◆ Stored data
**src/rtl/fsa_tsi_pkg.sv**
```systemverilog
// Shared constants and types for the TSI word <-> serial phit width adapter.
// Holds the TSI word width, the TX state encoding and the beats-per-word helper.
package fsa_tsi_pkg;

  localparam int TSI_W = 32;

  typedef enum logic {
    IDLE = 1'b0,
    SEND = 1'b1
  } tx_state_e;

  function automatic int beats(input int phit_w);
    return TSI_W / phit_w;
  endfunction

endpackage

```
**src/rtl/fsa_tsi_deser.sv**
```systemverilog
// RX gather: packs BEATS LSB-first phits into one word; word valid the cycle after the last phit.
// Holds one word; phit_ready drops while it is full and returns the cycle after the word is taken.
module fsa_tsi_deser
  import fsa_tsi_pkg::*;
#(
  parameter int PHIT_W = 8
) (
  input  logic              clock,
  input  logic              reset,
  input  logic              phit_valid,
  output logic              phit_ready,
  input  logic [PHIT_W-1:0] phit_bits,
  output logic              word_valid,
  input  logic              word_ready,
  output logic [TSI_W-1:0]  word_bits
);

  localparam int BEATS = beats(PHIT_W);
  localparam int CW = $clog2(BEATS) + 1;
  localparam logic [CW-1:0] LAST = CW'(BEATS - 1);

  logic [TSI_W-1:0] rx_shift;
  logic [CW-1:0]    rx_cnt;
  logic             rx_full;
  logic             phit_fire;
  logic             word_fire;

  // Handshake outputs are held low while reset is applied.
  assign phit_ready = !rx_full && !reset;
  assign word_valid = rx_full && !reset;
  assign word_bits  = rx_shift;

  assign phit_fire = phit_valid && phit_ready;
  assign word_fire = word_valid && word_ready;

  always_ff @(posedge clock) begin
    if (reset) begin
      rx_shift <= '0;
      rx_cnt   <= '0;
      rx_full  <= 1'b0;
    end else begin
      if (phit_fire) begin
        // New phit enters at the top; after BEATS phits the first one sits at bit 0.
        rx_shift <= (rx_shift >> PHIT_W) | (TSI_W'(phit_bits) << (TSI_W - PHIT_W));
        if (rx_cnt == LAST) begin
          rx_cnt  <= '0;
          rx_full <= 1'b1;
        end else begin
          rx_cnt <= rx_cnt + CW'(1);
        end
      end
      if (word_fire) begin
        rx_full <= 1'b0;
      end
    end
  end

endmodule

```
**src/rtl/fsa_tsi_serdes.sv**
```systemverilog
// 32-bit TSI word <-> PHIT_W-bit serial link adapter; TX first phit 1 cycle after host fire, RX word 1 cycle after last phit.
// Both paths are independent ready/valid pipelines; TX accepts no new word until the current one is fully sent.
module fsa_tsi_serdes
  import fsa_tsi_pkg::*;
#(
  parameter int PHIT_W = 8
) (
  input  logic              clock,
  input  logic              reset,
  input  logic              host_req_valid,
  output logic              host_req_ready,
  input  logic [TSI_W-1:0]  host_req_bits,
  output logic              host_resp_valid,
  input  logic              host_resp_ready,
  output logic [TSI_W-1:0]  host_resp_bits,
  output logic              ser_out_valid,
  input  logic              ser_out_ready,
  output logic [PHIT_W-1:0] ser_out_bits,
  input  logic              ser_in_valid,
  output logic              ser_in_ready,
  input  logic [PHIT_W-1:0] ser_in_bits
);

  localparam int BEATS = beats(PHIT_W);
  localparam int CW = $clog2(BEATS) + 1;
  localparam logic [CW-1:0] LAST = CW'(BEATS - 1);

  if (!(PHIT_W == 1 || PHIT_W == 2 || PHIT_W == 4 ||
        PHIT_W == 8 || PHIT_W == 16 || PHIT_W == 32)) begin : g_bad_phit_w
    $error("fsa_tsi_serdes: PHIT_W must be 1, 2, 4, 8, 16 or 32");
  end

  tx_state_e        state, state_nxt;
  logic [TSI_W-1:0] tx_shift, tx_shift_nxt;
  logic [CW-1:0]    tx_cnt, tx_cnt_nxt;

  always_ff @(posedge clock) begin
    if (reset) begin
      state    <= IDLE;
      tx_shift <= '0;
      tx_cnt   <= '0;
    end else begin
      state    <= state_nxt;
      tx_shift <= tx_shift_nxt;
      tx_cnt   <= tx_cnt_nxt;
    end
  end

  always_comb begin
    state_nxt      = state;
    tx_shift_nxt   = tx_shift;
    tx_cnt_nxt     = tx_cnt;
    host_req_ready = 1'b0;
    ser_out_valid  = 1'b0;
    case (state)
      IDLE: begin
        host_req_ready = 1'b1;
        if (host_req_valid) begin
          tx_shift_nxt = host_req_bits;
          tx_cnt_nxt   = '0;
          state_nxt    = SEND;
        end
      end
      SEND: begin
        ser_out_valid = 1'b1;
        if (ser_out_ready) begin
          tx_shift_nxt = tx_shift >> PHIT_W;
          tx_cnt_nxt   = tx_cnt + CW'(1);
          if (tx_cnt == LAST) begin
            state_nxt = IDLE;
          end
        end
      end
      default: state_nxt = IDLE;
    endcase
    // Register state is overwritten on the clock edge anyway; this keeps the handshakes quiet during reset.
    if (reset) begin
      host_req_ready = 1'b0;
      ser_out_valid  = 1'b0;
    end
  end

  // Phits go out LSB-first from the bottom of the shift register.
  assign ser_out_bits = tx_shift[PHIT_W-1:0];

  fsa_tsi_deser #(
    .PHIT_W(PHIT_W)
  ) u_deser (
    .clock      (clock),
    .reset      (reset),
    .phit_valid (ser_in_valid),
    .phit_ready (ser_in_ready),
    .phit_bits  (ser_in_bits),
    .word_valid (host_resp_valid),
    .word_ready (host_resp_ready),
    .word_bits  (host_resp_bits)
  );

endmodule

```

◆ Your assignment
Each line of the data must be retyped exactly.

◆ Task result
**src/rtl/fsa_tsi_pkg.sv**
```systemverilog
// Shared constants and types for the TSI word <-> serial phit width adapter.
// Holds the TSI word width, the TX state encoding and the beats-per-word helper.
package fsa_tsi_pkg;

  localparam int TSI_W = 32;

  typedef enum logic {
    IDLE = 1'b0,
    SEND = 1'b1
  } tx_state_e;

  function automatic int beats(input int phit_w);
    return TSI_W / phit_w;
  endfunction

endpackage

```
**src/rtl/fsa_tsi_deser.sv**
```systemverilog
// RX gather: packs BEATS LSB-first phits into one word; word valid the cycle after the last phit.
// Holds one word; phit_ready drops while it is full and returns the cycle after the word is taken.
module fsa_tsi_deser
  import fsa_tsi_pkg::*;
#(
  parameter int PHIT_W = 8
) (
  input  logic              clock,
  input  logic              reset,
  input  logic              phit_valid,
  output logic              phit_ready,
  input  logic [PHIT_W-1:0] phit_bits,
  output logic              word_valid,
  input  logic              word_ready,
  output logic [TSI_W-1:0]  word_bits
);

  localparam int BEATS = beats(PHIT_W);
  localparam int CW = $clog2(BEATS) + 1;
  localparam logic [CW-1:0] LAST = CW'(BEATS - 1);

  logic [TSI_W-1:0] rx_shift;
  logic [CW-1:0]    rx_cnt;
  logic             rx_full;
  logic             phit_fire;
  logic             word_fire;

  // Handshake outputs are held low while reset is applied.
  assign phit_ready = !rx_full && !reset;
  assign word_valid = rx_full && !reset;
  assign word_bits  = rx_shift;

  assign phit_fire = phit_valid && phit_ready;
  assign word_fire = word_valid && word_ready;

  always_ff @(posedge clock) begin
    if (reset) begin
      rx_shift <= '0;
      rx_cnt   <= '0;
      rx_full  <= 1'b0;
    end else begin
      if (phit_fire) begin
        // New phit enters at the top; after BEATS phits the first one sits at bit 0.
        rx_shift <= (rx_shift >> PHIT_W) | (TSI_W'(phit_bits) << (TSI_W - PHIT_W));
        if (rx_cnt == LAST) begin
          rx_cnt  <= '0;
          rx_full <= 1'b1;
        end else begin
          rx_cnt <= rx_cnt + CW'(1);
        end
      end
      if (word_fire) begin
        rx_full <= 1'b0;
      end
    end
  end

endmodule

```
**src/rtl/fsa_tsi_serdes.sv**
```systemverilog
// 32-bit TSI word <-> PHIT_W-bit serial link adapter; TX first phit 1 cycle after host fire, RX word 1 cycle after last phit.
// Both paths are independent ready/valid pipelines; TX accepts no new word until the current one is fully sent.
module fsa_tsi_serdes
  import fsa_tsi_pkg::*;
#(
  parameter int PHIT_W = 8
) (
  input  logic              clock,
  input  logic              reset,
  input  logic              host_req_valid,
  output logic              host_req_ready,
  input  logic [TSI_W-1:0]  host_req_bits,
  output logic              host_resp_valid,
  input  logic              host_resp_ready,
  output logic [TSI_W-1:0]  host_resp_bits,
  output logic              ser_out_valid,
  input  logic              ser_out_ready,
  output logic [PHIT_W-1:0] ser_out_bits,
  input  logic              ser_in_valid,
  output logic              ser_in_ready,
  input  logic [PHIT_W-1:0] ser_in_bits
);

  localparam int BEATS = beats(PHIT_W);
  localparam int CW = $clog2(BEATS) + 1;
  localparam logic [CW-1:0] LAST = CW'(BEATS - 1);

  if (!(PHIT_W == 1 || PHIT_W == 2 || PHIT_W == 4 ||
        PHIT_W == 8 || PHIT_W == 16 || PHIT_W == 32)) begin : g_bad_phit_w
    $error("fsa_tsi_serdes: PHIT_W must be 1, 2, 4, 8, 16 or 32");
  end

  tx_state_e        state, state_nxt;
  logic [TSI_W-1:0] tx_shift, tx_shift_nxt;
  logic [CW-1:0]    tx_cnt, tx_cnt_nxt;

  always_ff @(posedge clock) begin
    if (reset) begin
      state    <= IDLE;
      tx_shift <= '0;
      tx_cnt   <= '0;
    end else begin
      state    <= state_nxt;
      tx_shift <= tx_shift_nxt;
      tx_cnt   <= tx_cnt_nxt;
    end
  end

  always_comb begin
    state_nxt      = state;
    tx_shift_nxt   = tx_shift;
    tx_cnt_nxt     = tx_cnt;
    host_req_ready = 1'b0;
    ser_out_valid  = 1'b0;
    case (state)
      IDLE: begin
        host_req_ready = 1'b1;
        if (host_req_valid) begin
          tx_shift_nxt = host_req_bits;
          tx_cnt_nxt   = '0;
          state_nxt    = SEND;
        end
      end
      SEND: begin
        ser_out_valid = 1'b1;
        if (ser_out_ready) begin
          tx_shift_nxt = tx_shift >> PHIT_W;
          tx_cnt_nxt   = tx_cnt + CW'(1);
          if (tx_cnt == LAST) begin
            state_nxt = IDLE;
          end
        end
      end
      default: state_nxt = IDLE;
    endcase
    // Register state is overwritten on the clock edge anyway; this keeps the handshakes quiet during reset.
    if (reset) begin
      host_req_ready = 1'b0;
      ser_out_valid  = 1'b0;
    end
  end

  // Phits go out LSB-first from the bottom of the shift register.
  assign ser_out_bits = tx_shift[PHIT_W-1:0];

  fsa_tsi_deser #(
    .PHIT_W(PHIT_W)
  ) u_deser (
    .clock      (clock),
    .reset      (reset),
    .phit_valid (ser_in_valid),
    .phit_ready (ser_in_ready),
    .phit_bits  (ser_in_bits),
    .word_valid (host_resp_valid),
    .word_ready (host_resp_ready),
    .word_bits  (host_resp_bits)
  );

endmodule

```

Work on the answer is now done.